Problems with nvidia-driver-470-server on Ubuntu 20.04 with GeForce RTX 2060
I’m using ubuntu 20.04 . I had the driver “nvidia-driver-470-server” but the GPU wasn’t being recognized by tensorflow, even though it was by “nvidia-smi”. So I upgraded to the driver “nvidia-driver-535-server”, and now it recognizes the GPU but I have some new errors/issues.
1- Nvidia settings still shows the version 470 and I had to reinstall it manually.

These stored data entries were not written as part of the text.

$ cat config.mk
export PLATFORM = sky130hd
export DESIGN_NAME = bccf_top
export DESIGN_NICKNAME = d
export VERILOG_FILES = /design/src/verilog/bccf_sync.v /design/src/verilog/bccf_pwm_guard.v /design/src/verilog/bccf_top.v
export VERILOG_INCLUDE_DIRS = /design/src /design/src/verilog
export SDC_FILE = /design/constraint.sdc
export NUM_CORES = 1
export LEC_CHECK = 0
export ABC_CLOCK_PERIOD_IN_PS = 4700
export BUFFER_PORTS_ARGS = -buffer_cell sky130_fd_sc_hd__buf_2
export CAP_MARGIN = 15
export CELL_PAD_IN_SITES_DETAIL_PLACEMENT = 1
export CELL_PAD_IN_SITES_GLOBAL_PLACEMENT = 2
export CORE_UTILIZATION = 38
export DETAILED_ROUTE_END_ITERATION = 12
export GPL_ROUTABILITY_DRIVEN = 0
export PLACE_DENSITY_LB_ADDON = 0.1
export SLEW_MARGIN = 10
export SYNTH_ARGS = -nofsm -noshare
export SYNTH_HDL_FRONTEND = slang
export SYNTH_SLANG_ARGS = --single-unit
$ cat constraint.sdc
create_clock -name ref_clk_i -period 4.7 [get_ports ref_clk_i]
set_clock_uncertainty 0.15 [all_clocks]
set_input_delay 0.47 -clock ref_clk_i [delete_from_list [all_inputs] [get_ports ref_clk_i]]
set_output_delay 0.47 -clock ref_clk_i [all_outputs]
set_load 0.05 [all_outputs]
$ cat src/verilog/bccf_defines.vh
// Constants shared by the charge control design: offsets, fields, states and timing counts.
`ifndef BCCF_DEFINES_VH
`define BCCF_DEFINES_VH
// Clock and switching periods.
`define BCCF_CLK_PERIOD_NS      40
`define BCCF_SW_FAST_PERIOD_NS  667
`define BCCF_SW_SLOW_PERIOD_NS  1333
`define BCCF_SW_FAST_CYC        (`BCCF_SW_FAST_PERIOD_NS / `BCCF_CLK_PERIOD_NS)
`define BCCF_SW_SLOW_CYC        (`BCCF_SW_SLOW_PERIOD_NS / `BCCF_CLK_PERIOD_NS)
// Regulator counts: dropout and refresh in switching cycles, refresh pulse in reference clock cycles.
`define BCCF_DROPOUT_CYC        8
`define BCCF_REFRESH_CYC        32
`define BCCF_REFRESH_PULSE_CYC  2
// Long timers, prescaled to a one millisecond tick; filter times in reference clock cycles.
`define BCCF_MS_TICK_US         1000
`define BCCF_MS_TICK_CYC        ((`BCCF_MS_TICK_US * 1000) / `BCCF_CLK_PERIOD_NS)
`define BCCF_SAFETY_MIN         120
`define BCCF_SAFETY_MS          (`BCCF_SAFETY_MIN * 60000)
`define BCCF_BADBAT_MIN         30
`define BCCF_BADBAT_MS          (`BCCF_BADBAT_MIN * 60000)
`define BCCF_RECHARGE_THRESHOLD_FILT_US      500
`define BCCF_RECHARGE_THRESHOLD_FILT_CYC     ((`BCCF_RECHARGE_THRESHOLD_FILT_US * 1000 + `BCCF_CLK_PERIOD_NS - 1) / `BCCF_CLK_PERIOD_NS)
`define BCCF_C10_FILT_US        350
`define BCCF_C10_FILT_CYC       ((`BCCF_C10_FILT_US * 1000) / `BCCF_CLK_PERIOD_NS + 1)
// Register byte offsets.
`define BCCF_OFS_CTRL           8'h00
`define BCCF_OFS_STATUS         8'h04
`define BCCF_OFS_EVENT          8'h08
`define BCCF_OFS_SAFETY         8'h0c
`define BCCF_OFS_BADBAT         8'h10
// Control fields and reset value.
`define BCCF_CTRL_ENABLE        0
`define BCCF_CTRL_RESTART       1
`define BCCF_CTRL_NTC_IGNORE    2
`define BCCF_CTRL_RESET         3'h1
// Event fields.
`define BCCF_EV_TERM            0
`define BCCF_EV_BADBAT          1
`define BCCF_EV_RECHARGE_THRESHOLD           2
`define BCCF_EV_PAUSE           3
// Charger states.
`define BCCF_ST_DISABLED        3'h0
`define BCCF_ST_SHUTDOWN        3'h1
`define BCCF_ST_PRECOND         3'h2
`define BCCF_ST_TRICKLE         3'h3
`define BCCF_ST_CHARGE          3'h4
`define BCCF_ST_SLEEP           3'h5
`define BCCF_ST_BADBAT          3'h6
`define BCCF_ST_PAUSE           3'h7
`endif

$ cat src/verilog/bccf_sync.v
// Two-stage synchroniser for a vector of comparator decisions.
`timescale 1ns/10ps
module bccf_sync #(
   parameter WIDTH = 1
) (
   // Clock, reset and enable.
   input  wire             ref_clk_i,
   input  wire             srst_i,
   input  wire             ce_i,
   // Data.
   input  wire [WIDTH-1:0] async_i,
   output wire [WIDTH-1:0] sync_o
);
   genvar g;
   // Each bit gets its own pair of flops; only the second stage is visible.
   generate
      for (g = 0; g < WIDTH; g = g + 1) begin : g_bit
         reg meta_q;
         reg sync_q;
         always @(posedge ref_clk_i) begin
            if (srst_i) begin
               meta_q <= 1'b0;
               sync_q <= 1'b0;
            end else if (ce_i) begin
               meta_q <= async_i[g];
               sync_q <= meta_q;
            end
         end
         assign sync_o[g] = sync_q;
      end
   endgenerate
endmodule // bccf_sync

It seemed to have been removed when I changed to the new driver.
❯ nvidia-settings --version
nvidia-settings: version 470.57.01
The NVIDIA X Server Settings tool.
This program is used to configure the NVIDIA Linux graphics driver.
For more detail, please see the nvidia-settings(1) man page.

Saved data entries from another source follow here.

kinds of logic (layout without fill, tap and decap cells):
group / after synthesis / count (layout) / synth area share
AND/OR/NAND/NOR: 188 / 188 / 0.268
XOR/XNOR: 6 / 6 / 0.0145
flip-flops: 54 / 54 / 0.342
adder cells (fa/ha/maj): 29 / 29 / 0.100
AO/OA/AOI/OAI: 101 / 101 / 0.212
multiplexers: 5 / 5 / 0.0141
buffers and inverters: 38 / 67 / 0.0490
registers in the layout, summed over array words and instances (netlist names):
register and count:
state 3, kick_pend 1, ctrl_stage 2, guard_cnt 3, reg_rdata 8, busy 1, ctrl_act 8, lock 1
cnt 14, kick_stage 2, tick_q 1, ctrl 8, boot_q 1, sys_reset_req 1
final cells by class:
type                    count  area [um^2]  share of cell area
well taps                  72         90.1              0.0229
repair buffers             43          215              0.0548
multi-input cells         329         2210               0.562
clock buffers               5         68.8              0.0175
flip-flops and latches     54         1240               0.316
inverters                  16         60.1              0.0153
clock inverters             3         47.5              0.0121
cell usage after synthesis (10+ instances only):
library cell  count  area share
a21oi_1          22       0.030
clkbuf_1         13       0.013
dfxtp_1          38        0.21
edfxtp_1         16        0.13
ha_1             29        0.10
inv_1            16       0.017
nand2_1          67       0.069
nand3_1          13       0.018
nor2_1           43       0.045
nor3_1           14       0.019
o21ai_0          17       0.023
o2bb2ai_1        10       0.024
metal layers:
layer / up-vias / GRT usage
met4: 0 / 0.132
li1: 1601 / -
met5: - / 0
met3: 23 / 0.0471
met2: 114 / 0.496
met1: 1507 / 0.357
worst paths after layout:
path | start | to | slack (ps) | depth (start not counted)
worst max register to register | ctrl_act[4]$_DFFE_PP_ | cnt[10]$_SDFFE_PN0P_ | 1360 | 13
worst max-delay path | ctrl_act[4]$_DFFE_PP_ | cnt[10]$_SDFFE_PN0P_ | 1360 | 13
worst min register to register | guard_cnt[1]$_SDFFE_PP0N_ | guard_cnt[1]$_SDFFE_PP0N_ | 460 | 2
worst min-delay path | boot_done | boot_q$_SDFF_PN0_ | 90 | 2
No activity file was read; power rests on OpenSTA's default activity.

2- It seems whenever I do a GPU related operation in tensorflow I get the message below. The url asks me to report it to Nvidia.

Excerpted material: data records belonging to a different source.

==> src/rtl/sfsr_core.sv <==
// Purpose: Soft reset sequencer of a serial flash with APB status and control
// Assumes: SPI pins sampled on mclk; APB slave with zero wait states
// Notes: Each rule is tagged where the logic keeps it
`timescale 1ns/1ns
module sfsr_core
  import sfsr_pkg::*;
#(
  parameter int PUW_CYCLES = PUW_CYC  // Power-up write delay in cycles
)
(
  // Clock and reset
  input wire logic mclk,
  input wire logic rst_n,
  // SPI pins
  input wire logic sclk,
  input wire logic cs_n,
  input wire logic mosi,
  // APB slave
  input wire logic psel,
  input wire logic penable,
  input wire logic pwrite,
  input wire logic [7:0] paddr,
  input wire logic [31:0] pwdata,
  output logic [31:0] prdata,
  output logic pready,
  output logic pslverr,
  // Device status
  output logic in_recovery,
  output logic abort_ops
);

  sfsr_op_if op_bus();               // Receiver to core frames

  // Sequencer and device state
  sfsr_state_t state_reg;            // Sequencer state
  sfsr_state_t state_next;
  logic busy_reg;                    // Internal operation running
  logic suspend_flag_reg;            // Operation suspended
  logic write_enable_latch_reg;      // Write enable latch
  logic [7:0] vol_stat_reg;          // Volatile status bits
  logic [7:0] read_param_field_reg;  // Read parameter setting
  logic [2:0] wrap_setting_field_reg; // Wrap setting

  // Software-visible bookkeeping
  logic [EV_W-1:0] ev_reg;           // Sticky events, write one to clear
  logic [EV_W-1:0] ev_next;
  logic [EV_W-1:0] ev_set;
  logic [7:0] last_op_reg;           // Last accepted opcode
  logic [7:0] rst_cnt_reg;           // Accepted resets, wraps
  logic [PWR_W-1:0] pwr_cnt_reg;     // Time since power-up, saturates
  logic seen_select_reg;             // First select already seen
  logic abort_reg;
  logic recov_reg;
  logic [31:0] prdata_reg;

  // Recovery timer handshake
  logic tmr_load;
  logic tmr_running;
  logic tmr_done;

  // Frame decode
  logic frame_end;
  logic is_arm;
  logic is_exec;
  logic is_wren;
  logic is_wrdi;
  logic reset_accept;
  logic rejected;
  logic select_ok;
  logic write_ok;

  // APB decode
  logic apb_setup;
  logic apb_wr;
  logic hit_ctrl;
  logic hit_vol;
  logic hit_status;
  logic hit_events;
  logic hit_lastop;
  logic mapped;
  logic [31:0] rd_mux;

  // SPI receiver
  // Frames land about four mclk after deselect
  sfsr_spi_rx u_rx (
    .mclk(mclk),
    .rst_n(rst_n),
    .sclk(sclk),
    .cs_n(cs_n),
    .mosi(mosi),
    .op(op_bus)
  );

  // Recovery timer
  // Loaded by the accept pulse
  sfsr_timer u_tmr (
    .mclk(mclk),
    .rst_n(rst_n),
    .load(tmr_load),
    .running(tmr_running),
    .done(tmr_done)
  );

  // Opcode matches need an exact eight-bit frame
  // One frame per deselect
  assign frame_end = op_bus.frame_end;
  assign is_arm = sfsr_is_op(op_bus.op_byte, op_bus.len_ok, OP_ARM_RESET);
  assign is_exec = sfsr_is_op(op_bus.op_byte, op_bus.len_ok, OP_EXEC_RESET);
  // Write enable and disable, same framing
  assign is_wren = sfsr_is_op(op_bus.op_byte, op_bus.len_ok, OP_WRITE_ENABLE);
  assign is_wrdi = sfsr_is_op(op_bus.op_byte, op_bus.len_ok, OP_WRITE_DISABLE);

  // Execute only counts straight after arm
  assign reset_accept = (state_reg == ST_ARMED) && frame_end && is_exec;
  // Anything arriving while recovering is dropped; the timer
  // covers the same span and guards against a state upset
  assign rejected = (state_reg == ST_RECOVER || tmr_running) && frame_end;
  assign tmr_load = reset_accept;

  // Power-up windows seen from the device side
  // Limitation: the first early select is flagged, never blocked; an early write enable is flagged and refused
  assign select_ok = (pwr_cnt_reg >= PWR_W'(VSL_CYC));
  assign write_ok = (pwr_cnt_reg >= PWR_W'(PUW_CYCLES));

  // Sequencer next state
  // Holds by default, so every path assigns
  always_comb begin
    state_next = state_reg;
    case (state_reg)
      ST_IDLE: begin
        // Only a complete arming frame leaves idle
        if (frame_end && is_arm) state_next = ST_ARMED;
      end
      ST_ARMED: begin
        // Any other frame, a second arm included, disarms
        if (frame_end) state_next = is_exec ? ST_RECOVER : ST_IDLE;
      end
      ST_RECOVER: begin
        // Frames ignored until the timer runs out
        if (tmr_done) state_next = ST_IDLE;
      end
      default: begin
        // Unused code falls back to idle
        state_next = ST_IDLE;
      end
    endcase
  end

  // Sequencer state register
  // Gray codes keep idle to armed and armed to recover one bit apart
  always_ff @(posedge mclk or negedge rst_n) begin
    if (!rst_n) begin
      state_reg <= ST_IDLE;
    end else begin
      state_reg <= state_next;
    end
  end

  // Power-up counter; saturates so it never wraps back to unsafe
  // rst_n stands in for power-up here
  always_ff @(posedge mclk or negedge rst_n) begin
    if (!rst_n) begin
      pwr_cnt_reg <= '0;
      seen_select_reg <= 1'b0;
    end else begin
      if (!write_ok || !select_ok) pwr_cnt_reg <= pwr_cnt_reg + 1'b1;
      // First select since release
      if (op_bus.frame_start) seen_select_reg <= 1'b1;
    end
  end

  // APB decode; zero wait states
  // All eight address bits are decoded
  assign apb_setup = psel && !penable;
  assign apb_wr = psel && penable && pwrite;
  assign hit_ctrl = (paddr == ADDR_CTRL);
  assign hit_vol = (paddr == ADDR_VOL);
  assign hit_status = (paddr == ADDR_STATUS);
  assign hit_events = (paddr == ADDR_EVENTS);
  assign hit_lastop = (paddr == ADDR_LASTOP);
  // Five registers, one aligned word each
  assign mapped = hit_ctrl || hit_vol || hit_status || hit_events || hit_lastop;
  // One-cycle access, so pready is tied high
  assign pready = 1'b1;
  // Unmapped offsets error in the access cycle
  assign pslverr = psel && penable && !mapped;

  // Internal operation model: software starts, suspends, finishes
  // Stands in for erase and program
  always_ff @(posedge mclk or negedge rst_n) begin
    if (!rst_n) begin
      busy_reg <= 1'b0;
      suspend_flag_reg <= 1'b0;
    end else if (reset_accept) begin
      // Abort wins over any software request that cycle
      busy_reg <= 1'b0;
      suspend_flag_reg <= 1'b0;
    end else if (apb_wr && hit_ctrl) begin
      // Bits may share one write; done wins
      if (pwdata[CTRL_OP_START]) busy_reg <= 1'b1;
      if (pwdata[CTRL_SUSPEND] && busy_reg) suspend_flag_reg <= 1'b1;
      // Done ends the operation and any suspension
      if (pwdata[CTRL_OP_DONE]) begin
        busy_reg <= 1'b0;
        suspend_flag_reg <= 1'b0;
      end
    end
  end

  // Volatile settings; an accepted reset restores defaults
  // Non-volatile bits are not held here
  always_ff @(posedge mclk or negedge rst_n) begin
    if (!rst_n) begin
      vol_stat_reg <= VOL_STAT_RST;
      read_param_field_reg <= VOL_PARAM_RST;
      wrap_setting_field_reg <= VOL_WRAP_RST;
    end else if (reset_accept) begin
      vol_stat_reg <= VOL_STAT_RST;
      read_param_field_reg <= VOL_PARAM_RST;
      wrap_setting_field_reg <= VOL_WRAP_RST;
    end else if (apb_wr && hit_vol) begin
      // One write sets all three fields
      vol_stat_reg <= pwdata[VOL_STAT_LSB +: 8];
      read_param_field_reg <= pwdata[VOL_PARAM_LSB +: 8];
      wrap_setting_field_reg <= pwdata[VOL_WRAP_LSB +: 3];
    end
  end

  // Write enable latch from SPI; inhibited early after power-up
  // Reset clearing comes first
  always_ff @(posedge mclk or negedge rst_n) begin
    if (!rst_n) begin
      write_enable_latch_reg <= 1'b0;
    end else if (reset_accept) begin
      write_enable_latch_reg <= 1'b0;
    end else if (frame_end && state_reg != ST_RECOVER) begin
      // Enable needs the write window; disable works at any time outside recovery
      if (is_wren && write_ok) write_enable_latch_reg <= 1'b1;
      if (is_wrdi) write_enable_latch_reg <= 1'b0;
    end
  end

  // Event sources; set wins over a same-cycle clear
  // Each source is a one-cycle pulse
  always_comb begin
    ev_set = '0;
    // Recovery ran its full length
    ev_set[EV_RESET_DONE] = tmr_done;
    ev_set[EV_REJECTED] = rejected;
    // Data integrity is not guaranteed; flag it for software
    ev_set[EV_CORRUPT] = reset_accept && (busy_reg || suspend_flag_reg);
    // Host broke its power-up waits
    ev_set[EV_EARLY_SEL] = op_bus.frame_start && !seen_select_reg && !select_ok;
    ev_set[EV_WR_INHIBIT] = frame_end && is_wren && !write_ok && state_reg != ST_RECOVER;
  end
  assign ev_next = (ev_reg & ~((apb_wr && hit_events) ? pwdata[EV_W-1:0] : '0)) | ev_set;

  // Events, last opcode, reset count and pin registers
  always_ff @(posedge mclk or negedge rst_n) begin
    if (!rst_n) begin
      ev_reg <= '0;
      last_op_reg <= 8'h00;
      rst_cnt_reg <= 8'h00;
      abort_reg <= 1'b0;
      recov_reg <= 1'b0;
    end else begin
      // Set and clear merged in ev_next
      ev_reg <= ev_next;
      // Complete frames outside recovery only
      if (frame_end && op_bus.len_ok && !rejected) last_op_reg <= op_bus.op_byte;
      // Count wraps at 256
      if (reset_accept) rst_cnt_reg <= rst_cnt_reg + 1'b1;
      // Registered so the pins never glitch
      abort_reg <= reset_accept;
      recov_reg <= (state_next == ST_RECOVER);
    end
  end

  // Read mux; unmapped and write-only read as zero
  // CTRL is write only, so it has no branch
  assign rd_mux = hit_vol ? {13'h0000, wrap_setting_field_reg, read_param_field_reg, vol_stat_reg} :
                  hit_status ? {25'h0000000, write_ok, select_ok, write_enable_latch_reg,
                                suspend_flag_reg, busy_reg, state_reg} :
                  hit_events ? {27'h0000000, ev_reg} :
                  hit_lastop ? {16'h0000, rst_cnt_reg, last_op_reg} :
                  32'h00000000;

  // Read data captured in the setup cycle, valid in the access cycle
  // Trade-off: registered data, one cycle stale
  always_ff @(posedge mclk or negedge rst_n) begin
    if (!rst_n) begin
      prdata_reg <= 32'h00000000;
    end else if (apb_setup && !pwrite) begin
      prdata_reg <= rd_mux;
    end
  end

  // Outputs straight from flip-flops
  assign prdata = prdata_reg;
  assign in_recovery = recov_reg;
  assign abort_ops = abort_reg;

endmodule : sfsr_core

2023-08-11 21:49:12.192557: I tensorflow/compiler/xla/stream_executor/cuda/cuda_gpu_executor.cc:995] successful NUMA node read from SysFS had negative value (-1), but there must be at least one NUMA node, so returning NUMA node zero. See more at https://github.com/torvalds/linux/blob/v6.0/Documentation/ABI/testing/sysfs-bus-pci#L344-L355
3- Now when I shutdown my PC I get these messages, that won’t let me shutdown:
[ 917.213263] alx 0000:07:00.0: AER: PCIe Bus Error: severity=Corrected, type=Data Link Layer, (Receiver ID)
[ 917.213269] alx 0000:07:00.0: AER: device [1969:e0b1] error status/mask=00000080/00002000
[ 917.213273] alx 0000:07:00.0: AER: [ 7] BadDLLP
[ 917.218152] pcieport 0000:00:1d.0: AER: Corrected error received: 0000:07:00.0
(I didn’t use the installer, just the Ubuntu’s “Additional Drivers” but I did try to use it when nothing else was working, so I included the logs. I don’t think it went far enough to cause any issue)
nvidia-installer.log (1.2 KB)
nvidia-bug-report.log.gz (384.8 KB)
Thank you in advance.